What AAS and June14 propose in this project is the mediatization of colours in a world overwhelmed by media. They use colours to tell the story of our time, as an access to our image-informed subconscious, to complicate the relationship between the interior (an object, the domestic, the private) and the exterior (a catastrophe, history, the political). They organize these colours and find patterns and correspondence in these families of colours that refer to specific events or categories like Vietnam War or Middle East. The colours in these categories relate to each other, they reference each other, they inform each other. This again is the consequence of a certain aesthetic of the time, as created in the media that is used and the images that are chosen.

 

The colours of the Vietnam War seem like Pop explosions dating from a Pop era, because these are the images available, because this is the way the story of this war has been told, out in the open, fostering protest at home, mediated in an age where the information society began to take hold. The colours of the Syrian War by contrast are muted, like the discourse about this abominable war, specifically abominable through the ineptitude and unwillingness of the West to find an answer, to stop the war.
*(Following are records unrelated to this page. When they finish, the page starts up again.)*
`src/hdl/mtfg_pkg.sv`:
```
// Shared types, constants and helpers for the meteor trail frame generator.
`timescale 1ns / 1ps

package mtfg_pkg;

  localparam int unsigned StripLengthDefault = 64;

  localparam int unsigned PixW     = 6;
  localparam int unsigned ChanW    = 8;
  localparam int unsigned ColorW   = 24;
  localparam int unsigned FrameW   = 9;
  localparam int unsigned LenW     = 8;
  localparam int unsigned MaskW    = 64;
  localparam int unsigned CfgAddrW = 3;
  localparam int unsigned CfgDataW = 24;

  // register indexes
  localparam logic [CfgAddrW-1:0] RegColor  = 3'd0;
  localparam logic [CfgAddrW-1:0] RegLength = 3'd1;
  localparam logic [CfgAddrW-1:0] RegDecay  = 3'd2;
  localparam logic [CfgAddrW-1:0] RegRandom = 3'd3;
  localparam logic [CfgAddrW-1:0] RegExtra  = 3'd4;

  // register reset values
  localparam logic [ColorW-1:0] ColorReset  = 24'hFFFFFF;
  localparam logic [LenW-1:0]   LengthReset = 8'd10;
  localparam logic [ChanW-1:0]  DecayReset  = 8'd64;
  localparam logic              RandomReset = 1'b1;
  localparam logic [LenW-1:0]   ExtraReset  = 8'd50;

  typedef struct packed {
    logic             restart;
    logic [MaskW-1:0] decay_mask;
  } in_item_t;

  typedef struct packed {
    logic [PixW-1:0]  pixel_index;
    logic [ChanW-1:0] red_level;
    logic [ChanW-1:0] green_level;
    logic [ChanW-1:0] blue_level;
    logic             frame_end;
    logic             run_done;
  } out_item_t;

  typedef struct packed {
    logic start;  // latch the frame tick, read pixel zero
    logic step;   // finish current pixel, move it to the output
  } ctrl_cmd_t;

  typedef struct packed {
    logic slot_free;   // output register empty or being taken
    logic last_pixel;  // current pixel is the last of the strip
  } ctrl_status_t;

  typedef enum logic [1:0] {
    StIdle = 2'b01,
    StRun  = 2'b10
  } ctrl_state_e;

  // channel * keep >> 8
  function automatic logic [ChanW-1:0] fade_channel(input logic [ChanW-1:0] chan,
                                                    input logic [ChanW-1:0] keep);
    logic [2*ChanW-1:0] prod;
    prod = chan * keep;
    return prod[2*ChanW-1:ChanW];
  endfunction

endpackage

```
`src/hdl/mtfg_ram.sv`:
```
// Generic single-write, single-read RAM with registered read data.
`timescale 1ns / 1ps

module mtfg_ram #(
  parameter int unsigned WIDTH  = 24,
  parameter int unsigned DEPTH  = 64,
  parameter int unsigned ADDR_W = 6
) (
  input  logic              clk_i,
  input  logic              we_i,
  input  logic [ADDR_W-1:0] waddr_i,
  input  logic [WIDTH-1:0]  wdata_i,
  input  logic              re_i,
  input  logic [ADDR_W-1:0] raddr_i,
  output logic [WIDTH-1:0]  rdata_o
);

  logic [WIDTH-1:0] mem_q [DEPTH];
  logic [WIDTH-1:0] rdata_q;

  always_ff @(posedge clk_i) begin
    if (we_i) begin
      mem_q[waddr_i] <= wdata_i;
    end
    if (re_i) begin
      rdata_q <= mem_q[raddr_i];
    end
  end

  assign rdata_o = rdata_q;

endmodule

```
`src/hdl/mtfg_ctrl.sv`:
```
// Frame sequencer: takes a frame tick and steps the datapath through the strip.
`timescale 1ns / 1ps

module mtfg_ctrl (
  input  logic                  clk_i,
  input  logic                  rst_ni,
  input  logic                  in_valid_i,
  output logic                  in_ready_o,
  input  mtfg_pkg::ctrl_status_t status_i,
  output mtfg_pkg::ctrl_cmd_t    cmd_o
);

  mtfg_pkg::ctrl_state_e state_q, state_d;

  always_comb begin
    state_d    = state_q;
    in_ready_o = 1'b0;
    cmd_o      = '0;
    unique case (state_q)
      mtfg_pkg::StIdle: begin
        in_ready_o = 1'b1;
        if (in_valid_i) begin
          cmd_o.start = 1'b1;
          state_d     = mtfg_pkg::StRun;
        end
      end
      mtfg_pkg::StRun: begin
        if (status_i.slot_free) begin
          cmd_o.step = 1'b1;
          if (status_i.last_pixel) begin
            state_d = mtfg_pkg::StIdle;
          end
        end
      end
      default: begin
        state_d = mtfg_pkg::StIdle;
      end
    endcase
  end

  always_ff @(posedge clk_i or negedge rst_ni) begin
    if (!rst_ni) begin
      state_q <= mtfg_pkg::StIdle;
    end else begin
      state_q <= state_d;
    end
  end

endmodule

```
`src/hdl/mtfg_datapath.sv`:
```
// Pixel datapath: config registers, pixel store, fade and paint, output register.
`timescale 1ns / 1ps

module mtfg_datapath #(
  parameter int unsigned STRIP_LENGTH = mtfg_pkg::StripLengthDefault,
  parameter int unsigned ADDR_W       = 6
) (
  input  logic                              clk_i,
  input  logic                              rst_ni,
  input  logic                              cfg_we_i,
  input  logic [mtfg_pkg::CfgAddrW-1:0]     cfg_addr_i,
  input  logic [mtfg_pkg::CfgDataW-1:0]     cfg_wdata_i,
  input  mtfg_pkg::in_item_t                in_data_i,
  input  mtfg_pkg::ctrl_cmd_t               cmd_i,
  output mtfg_pkg::ctrl_status_t            status_o,
  output logic                              out_valid_o,
  input  logic                              out_ready_i,
  output mtfg_pkg::out_item_t               out_data_o
);

  localparam int unsigned PixW   = mtfg_pkg::PixW;
  localparam int unsigned ChanW  = mtfg_pkg::ChanW;
  localparam int unsigned ColorW = mtfg_pkg::ColorW;
  localparam int unsigned FrameW = mtfg_pkg::FrameW;
  localparam int unsigned LenW   = mtfg_pkg::LenW;

  // configuration
  logic [ColorW-1:0] color_q;
  logic [LenW-1:0]   length_q;
  logic [ChanW-1:0]  decay_q;
  logic              random_q;
  logic [LenW-1:0]   extra_q;

  always_ff @(posedge clk_i or negedge rst_ni) begin
    if (!rst_ni) begin
      color_q  <= mtfg_pkg::ColorReset;
      length_q <= mtfg_pkg::LengthReset;
      decay_q  <= mtfg_pkg::DecayReset;
      random_q <= mtfg_pkg::RandomReset;
      extra_q  <= mtfg_pkg::ExtraReset;
    end else if (cfg_we_i) begin
      unique case (cfg_addr_i)
        mtfg_pkg::RegColor:  color_q  <= cfg_wdata_i[ColorW-1:0];
        mtfg_pkg::RegLength: length_q <= cfg_wdata_i[LenW-1:0];
        mtfg_pkg::RegDecay:  decay_q  <= cfg_wdata_i[ChanW-1:0];
        mtfg_pkg::RegRandom: random_q <= cfg_wdata_i[0];
        mtfg_pkg::RegExtra:  extra_q  <= cfg_wdata_i[LenW-1:0];
        default: ;
      endcase
    end
  end

  // per-frame state
  logic [mtfg_pkg::MaskW-1:0] mask_q;
  logic [FrameW-1:0]          frame_q;
  logic [FrameW-1:0]          frame_idx_q;
  logic [PixW-1:0]            pix_q;
  logic [PixW-1:0]            pix_next;
  logic                       last_pixel;
  logic [FrameW-1:0]          last_frame;
  logic                       run_done;

  assign pix_next   = pix_q + PixW'(1);
  assign last_pixel = (pix_q == PixW'(STRIP_LENGTH - 1));
  assign last_frame = FrameW'(STRIP_LENGTH) + FrameW'(extra_q) - FrameW'(1);
  assign run_done   = (frame_q >= last_frame);

  always_ff @(posedge clk_i) begin
    if (cmd_i.start) begin
      mask_q  <= in_data_i.decay_mask;
      frame_q <= in_data_i.restart ? '0 : frame_idx_q;
      pix_q   <= '0;
    end else if (cmd_i.step && !last_pixel) begin
      pix_q <= pix_next;
    end
  end

  always_ff @(posedge clk_i or negedge rst_ni) begin
    if (!rst_ni) begin
      frame_idx_q <= '0;
    end else if (cmd_i.step && last_pixel) begin
      frame_idx_q <= run_done ? '0 : frame_q + FrameW'(1);
    end
  end

  // pixel store; frame zero reads as cleared
  logic [ColorW-1:0] rd_data;
  logic [ColorW-1:0] cur_pix;
  logic [ColorW-1:0] faded_pix;
  logic [ColorW-1:0] new_pix;
  logic [ChanW-1:0]  keep;
  logic              fade_en;
  logic              lit;
  logic [FrameW-1:0] pix_ext;
  logic              rd_en;
  logic [ADDR_W-1:0] rd_addr;

  assign rd_en   = cmd_i.start || (cmd_i.step && !last_pixel);
  assign rd_addr = cmd_i.start ? '0 : pix_next[ADDR_W-1:0];

  mtfg_ram #(
    .WIDTH (ColorW),
    .DEPTH (STRIP_LENGTH),
    .ADDR_W(ADDR_W)
  ) u_store (
    .clk_i  (clk_i),
    .we_i   (cmd_i.step),
    .waddr_i(pix_q[ADDR_W-1:0]),
    .wdata_i(new_pix),
    .re_i   (rd_en),
    .raddr_i(rd_addr),
    .rdata_o(rd_data)
  );

  assign cur_pix = (frame_q == '0) ? '0 : rd_data;
  assign keep    = 8'hFF - decay_q;
  assign fade_en = !random_q || mask_q[pix_q];
  assign faded_pix = {mtfg_pkg::fade_channel(cur_pix[23:16], keep),
                      mtfg_pkg::fade_channel(cur_pix[15:8], keep),
                      mtfg_pkg::fade_channel(cur_pix[7:0], keep)};
  assign pix_ext = FrameW'(pix_q);
  assign lit     = (pix_ext <= frame_q) && ((frame_q - pix_ext) < FrameW'(length_q));
  assign new_pix = lit ? color_q : (fade_en ? faded_pix : cur_pix);

  // output register
  logic                out_valid_q;
  mtfg_pkg::out_item_t out_q;

  always_ff @(posedge clk_i or negedge rst_ni) begin
    if (!rst_ni) begin
      out_valid_q <= 1'b0;
    end else if (cmd_i.step) begin
      out_valid_q <= 1'b1;
    end else if (out_ready_i) begin
      out_valid_q <= 1'b0;
    end
  end

  always_ff @(posedge clk_i) begin
    if (cmd_i.step) begin
      out_q.pixel_index <= pix_q;
      out_q.red_level   <= new_pix[23:16];
      out_q.green_level <= new_pix[15:8];
      out_q.blue_level  <= new_pix[7:0];
      out_q.frame_end   <= last_pixel;
      out_q.run_done    <= run_done;
    end
  end

  assign out_valid_o          = out_valid_q;
  assign out_data_o           = out_q;
  assign status_o.slot_free   = !out_valid_q || out_ready_i;
  assign status_o.last_pixel  = last_pixel;

endmodule

```
`src/hdl/meteor_trail_frame_generator_core.sv`:
```
// Top level of the meteor trail frame generator.
`timescale 1ns / 1ps

// Usage:
//  - Input channel (in_valid_i/in_ready_o/in_data_i): one transfer is one frame
//    tick carrying restart and the 64-bit decay mask.
//  - Output channel (out_valid_o/out_ready_i/out_data_o): STRIP_LENGTH pixel
//    transfers per frame, pixel zero first; frame_end marks the last pixel and
//    run_done is set on every pixel of a run's final frame.
//  - Config port (cfg_we_i/cfg_addr_i/cfg_wdata_i): single-cycle register
//    writes, only while no frame is in progress (user's rule, not enforced).
//  - First pixel: read at the tick transfer, then put in the output register.
//  - Throughput: one pixel per cycle from the pixel store read port while the
//    receiver takes pixels; the next tick is taken the cycle after the last
//    pixel moves into the output register.
//  - Receiver stall: the output register holds its pixel and the sequencer
//    pauses; no data is dropped.
//  - Reset: registers return to their defaults and the frame counter to
//    zero; the pixel store is not swept, since frame zero treats it as
//    cleared and rewrites every pixel.
module meteor_trail_frame_generator_core #(
  parameter int unsigned STRIP_LENGTH = mtfg_pkg::StripLengthDefault
) (
  input  logic                          clk_i,
  input  logic                          rst_ni,
  input  logic                          cfg_we_i,
  input  logic [mtfg_pkg::CfgAddrW-1:0] cfg_addr_i,
  input  logic [mtfg_pkg::CfgDataW-1:0] cfg_wdata_i,
  input  logic                          in_valid_i,
  output logic                          in_ready_o,
  input  mtfg_pkg::in_item_t            in_data_i,
  output logic                          out_valid_o,
  input  logic                          out_ready_i,
  output mtfg_pkg::out_item_t           out_data_o
);

  localparam int unsigned AddrW = (STRIP_LENGTH > 1) ? $clog2(STRIP_LENGTH) : 1;

  mtfg_pkg::ctrl_cmd_t    cmd;
  mtfg_pkg::ctrl_status_t status;

  mtfg_ctrl u_ctrl (
    .clk_i     (clk_i),
    .rst_ni    (rst_ni),
    .in_valid_i(in_valid_i),
    .in_ready_o(in_ready_o),
    .status_i  (status),
    .cmd_o     (cmd)
  );

  mtfg_datapath #(
    .STRIP_LENGTH(STRIP_LENGTH),
    .ADDR_W      (AddrW)
  ) u_datapath (
    .clk_i      (clk_i),
    .rst_ni     (rst_ni),
    .cfg_we_i   (cfg_we_i),
    .cfg_addr_i (cfg_addr_i),
    .cfg_wdata_i(cfg_wdata_i),
    .in_data_i  (in_data_i),
    .cmd_i      (cmd),
    .status_o   (status),
    .out_valid_o(out_valid_o),
    .out_ready_i(out_ready_i),
    .out_data_o (out_data_o)
  );

`ifndef SYNTH
  a_busy_after_tick : assert property (@(posedge clk_i) disable iff (!rst_ni)
    (in_valid_i && in_ready_o) |=> !in_ready_o)
    else $error("tick taken while a frame is in progress");

  a_frame_end_pos : assert property (@(posedge clk_i) disable iff (!rst_ni)
    (out_valid_o && out_data_o.frame_end) |->
      (out_data_o.pixel_index == mtfg_pkg::PixW'(STRIP_LENGTH - 1)))
    else $error("frame_end on a pixel other than the last");

  a_idle_after_last : assert property (@(posedge clk_i) disable iff (!rst_ni)
    $rose(in_ready_o) |-> $past(cmd.step && status.last_pixel))
    else $error("sequencer went idle before the last pixel");

  a_step_needs_slot : assert property (@(posedge clk_i) disable iff (!rst_ni)
    cmd.step |-> (!out_valid_o || out_ready_i))
    else $error("pixel overwrote an untaken output");
`endif

endmodule
```
`config.mk`:
```
export PLATFORM = sky130hd
export DESIGN_NAME = meteor_trail_frame_generator_core
export DESIGN_NICKNAME = d
export VERILOG_FILES = /design/src/hdl/mtfg_pkg.sv /design/src/hdl/mtfg_ram.sv /design/src/hdl/mtfg_ctrl.sv /design/src/hdl/mtfg_datapath.sv /design/src/hdl/meteor_trail_frame_generator_core.sv
export SDC_FILE = /design/constraint.sdc
export NUM_CORES = 2
export LEC_CHECK = 0
export BUFFER_PORTS_ARGS = -buffer_cell sky130_fd_sc_hd__clkbuf_2
export CAP_MARGIN = 15
export CORE_UTILIZATION = 40
export DETAILED_ROUTE_END_ITERATION = 6
export PLACE_DENSITY = 0.62
export SLEW_MARGIN = 20
export SYNTH_ARGS = -nofsm -noshare
export SYNTH_HDL_FRONTEND = slang
export SYNTH_SLANG_ARGS = --single-unit
```
`constraint.sdc`:
```
create_clock -name clk_i -period 8.3 [get_ports clk_i]
set_input_delay 1.66 -clock clk_i [delete_from_list [all_inputs] [get_ports clk_i]]
set_output_delay 1.66 -clock clk_i [all_outputs]
set_load 0.02 [all_outputs]
```
==> summary.txt <==
Clocking
  • Maximum clock insertion buffer count: 3
  • Reg clk slew, reported paths: 0.06 ns
  • Clk sinks: 1732
  • H-tree depth: 4
  • Hold_buf cts: 0
  • TritonCTS clock tree: done
  • Insertion delay to the later sink of the worst-skew pair: 0.82 ns
  • Buffer count from post-CTS setup fixing: 0
  • Root Buffer: clkbuf_16
  • Post_cts resized: 0
  • Cts bufs inserted: 169

Status
  • Status: complete, no violations

Synth
  • Register area share after synthesis: 0.709
  • Avg Inst Size Synth: roughly 17 sq um
  • Yosys reg bits: 1732
  • Top_reg_cell synth: edfxtp_1
  • Post-synth EDFFs: 1665
  • Post-synthesis net count: about 4700
  • Cell variety after synth: 70
  • Yosys warns: 0
  • Post-Syn Area: about 73000 sq um
  • Cell count after synthesis: 4386
  • Asr flop ratio synth: 0.0352

Floorplanning
  • Core footprint: 181000 sq um
  • Die area: 184000 sq um
  • Die width: around 430 um
  • Die height: about 430 um
  • Initial Util: 0.403
  • Row count: 156
  • I/O pin cnt: 131

Final layout
  • Area Overhead vs Synth: 13.5%
  • Layout net count: between 4000 and 5000
  • Layout cells sized above 1: 0.201
  • Most common cell after layout, fill and taps aside: edfxtp_1
  • Post-layout util: 0.457
  • Most frequent cells in the layout: 1665 x edfxtp_1, 302 x nor2_1, 233 x nor3_1
  • Fillers: 15400

Flow run
  • Max Cap Viol: 0

Drt
  • Vias: 42600
  • First drt pass iteration count: 6
  • Wirelength, routed: roughly 210 mm
  • Drt wl/cell: approximately 30 um
  • Vias/cell: 6.01
  • Antenna viol nets, final: 0
  • First DRT Iteration DRCs: 5533
  • Remaining DRCs: 0

Placement
  • DP Worst Slack: 0.674 ns
  • IO Port Bufs: 130
  • HPWL after DPL: 119 mm
  • GPL Wtd Cong: 0.844

Critical path
  • CP Data Arrival Time: 8.19 ns
  • FF-to-FF End: u_datapath.u_store.mem_q[23][23]
  • R2R Setup Slk: 0.62 ns
  • Startpoint types: register
  • Crit Path Category: register to register
  • Setup crit end kind: register
  • Reg2Reg Depth: 22
  • CP max FO: 65
  • Reg-to-reg startpoint: u_datapath.frame_q[1]
  • Worst Path Required: about 8.8 ns

GRT
  • Global-route wire length before repair: approximately 300 mm
  • Overall routing resource usage: 0.224
  • Vias in the first global route: between 40000 and 50000
  • Largest net degree at the start of global routing: 132
  • Initial antenna violation count: 9
  • Grt total ovfl: 0

Timing
  • Worst slew pin tran: 1.14 ns
  • Worst Skew: 0.0641 ns
  • Setup ws final: 0.623 ns
  • Final hold vios: 0
  • Period minus WS final: roughly 7.7 ns
  • # setup viols final: 0
  • Slew Viols, Final: 0
  • Setup TNS: 0 ns
  • Slew margin rel.: 0.229
  • Tcrit/Tclk final: 0.925
  • Max Clock Freq: approximately 0.13 GHz
  • Unrepaired setup endpoints after global routing: no

Hold path
  • Hold Path Stages: 2
  • Worst hold start: u_datapath.frame_idx_q[6]
  • Worst min path class: register to register
  • Hold EP: u_datapath.frame_idx_q[6]
-- state kept, by name, indices dropped and copies added, names as in the netlist, 2 cells and up --
name                        flops
u_datapath.frame_q              9
u_datapath.length_q             8
u_datapath.color_q             24
u_datapath.out_data_o          32
u_datapath.extra_q              8
u_datapath.decay_q              8
u_datapath.frame_idx_q          9
u_datapath.mask_q              64
u_datapath.u_store.mem_q     1536
u_ctrl.state_q                  2
u_datapath.u_store.rdata_o     24
u_datapath.pix_q                6
-- synthesized netlist by cell type, types with 7 or more instances --
master / instances / area [sq um]
nor3_1: 234 / 1170
o311ai_0: 216 / 1890
mux4_2: 204 / 4590
nand4_1: 26 / 163
o22a_1: 25 / 219
a21o_1: 14 / 105
buf_1: 23 / 86.3
or2_2: 15 / 93.8
or3_1: 7 / 43.8
buf_2: 64 / 320
clkbuf_1: 201 / 754
o31a_1: 24 / 210
nand2_1: 153 / 574
ha_1: 125 / 1560
xnor2_1: 26 / 228
inv_1: 138 / 518
nand3_1: 53 / 265
o22ai_1: 75 / 469
a21oi_1: 33 / 165
and2_1: 102 / 638
xor2_1: 21 / 184
mux2_2: 51 / 574
dfrtp_1: 29 / 726
and3_1: 7 / 43.8
fa_1: 106 / 2120
dfstp_2: 32 / 841
nand2b_1: 11 / 68.8
o31ai_1: 8 / 60.1
nor2b_1: 16 / 100
o221ai_1: 197 / 1730
nor2_1: 372 / 1400
edfxtp_1: 1665 / 50000
o21ai_0: 34 / 170
mux2i_1: 9 / 90.1
-- stage by stage --
step | instance area, sq um | hold slack [ns] | std cells
after floorplan | 72900 | 0.403 | 4386
after global placement | 77400 | 0.452 | 6772
after detailed placement | 77400 | 0.460 | 6772
after CTS | 82700 | 0.472 | 7084
after global routing | 82700 | 0.505 | 7086
final | 82800 | 0.473 | 7090
-- per-layer routing --
metal	global-route usage	share of wire	vias up
met5	0	0.00022	-
met4	0.0904	0.039	6
met3	0.0541	0.096	358
met2	0.351	0.47	2167
met1	0.301	0.40	22200
li1	-	-	17900
-- area by class of cell --
cell class	instances	area, sq um	area share
Multi-Input combinational cell	2218	20000	0.241
Sequential cell	1732	51700	0.625
Tap cell	2370	2970	0.0358
Clock buffer	214	4450	0.0537
Timing Repair Buffer	312	2250	0.0272
Antenna cell	5	12.5	0.000151
Inverter	141	544	0.00658
Clock inverter	98	886	0.0107
-- kinds of logic (layout without fill, tap and decap cells) --
| group | count (synthesis) | count (layout) | synth area share |
|---|---|---|---|
| flops | 1732 | 1732 | 0.709 |
| buf+inv | 436 | 765 | 0.0240 |
| simple gates | 1010 | 1010 | 0.0643 |
| compound gates | 666 | 666 | 0.0743 |
| mux | 264 | 264 | 0.0722 |
| xor+xnor | 47 | 47 | 0.00565 |
| other cells | 0 | 5 | 0 |
| fa+ha+maj | 231 | 231 | 0.0506 |
-- worst max-delay path by stage --
stage               slack [ns]             startpoint                               end
floorplan                 0.11  u_datapath.frame_q[1]         u_datapath.out_data_o[24]
global placement          0.74  u_datapath.frame_q[1]  u_datapath.u_store.mem_q[25][23]
detailed placement        0.67  u_datapath.frame_q[1]  u_datapath.u_store.mem_q[29][23]
CTS                       0.63  u_datapath.frame_q[1]  u_datapath.u_store.mem_q[23][23]
global route              0.30  u_datapath.frame_q[0]  u_datapath.u_store.mem_q[51][23]
finish                    0.62  u_datapath.frame_q[1]  u_datapath.u_store.mem_q[23][23]
-- worst max-delay path: stages, from the launching register on --
cell	delay [ns]
edfxtp_1	0.50
inv_1	0.11
ha_1	0.14
or4b_1	0.61
nor2_1	0.64
nor2_1	0.27
and2_1	0.26
fa_1	0.50
fa_1	0.51
fa_1	0.49
inv_1	0.05
fa_1	0.48
inv_1	0.04
ha_1	0.32
o21ai_0	0.16
nor2_1	0.08
or2_2	0.34
o41ai_4	0.45
nor2_2	0.11
a2111oi_4	0.34
xnor2_1	0.16
o221ai_4	0.18
buf_4	0.53
Power is left out: the tool's default activity adds up to more than one toggle a clock period on the data nets, which glitch-free logic cannot reach.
The colours available reflect the state of media, society, politics, it is the aesthetic offered by the specific forms of photography, television and digital media.

 

We are the perpetrators, this is the story behind those colours; we live with what we did and keep doing, this is the urgency in Catastrophe Colours. Each colour works like a time capsule, like a mind-bomb, in the words of the art activist Kalle Lasn. What AAS and June14 start is a process in the course of which we can, if we want, come to realize how cruelty and beauty are connected; and that innocence is impossible. This sounds ominous and dire. And it is. At the same time this project reflects an attitude of morality infused playfulness: We behave like grown-up children on this playground that is the world. We see and we don’t see. But everything is there to see. It’s in the colours. Not Mountain Dew, but chemical spill. It’s the tragedy of time: We knew. These colours are memories from the future.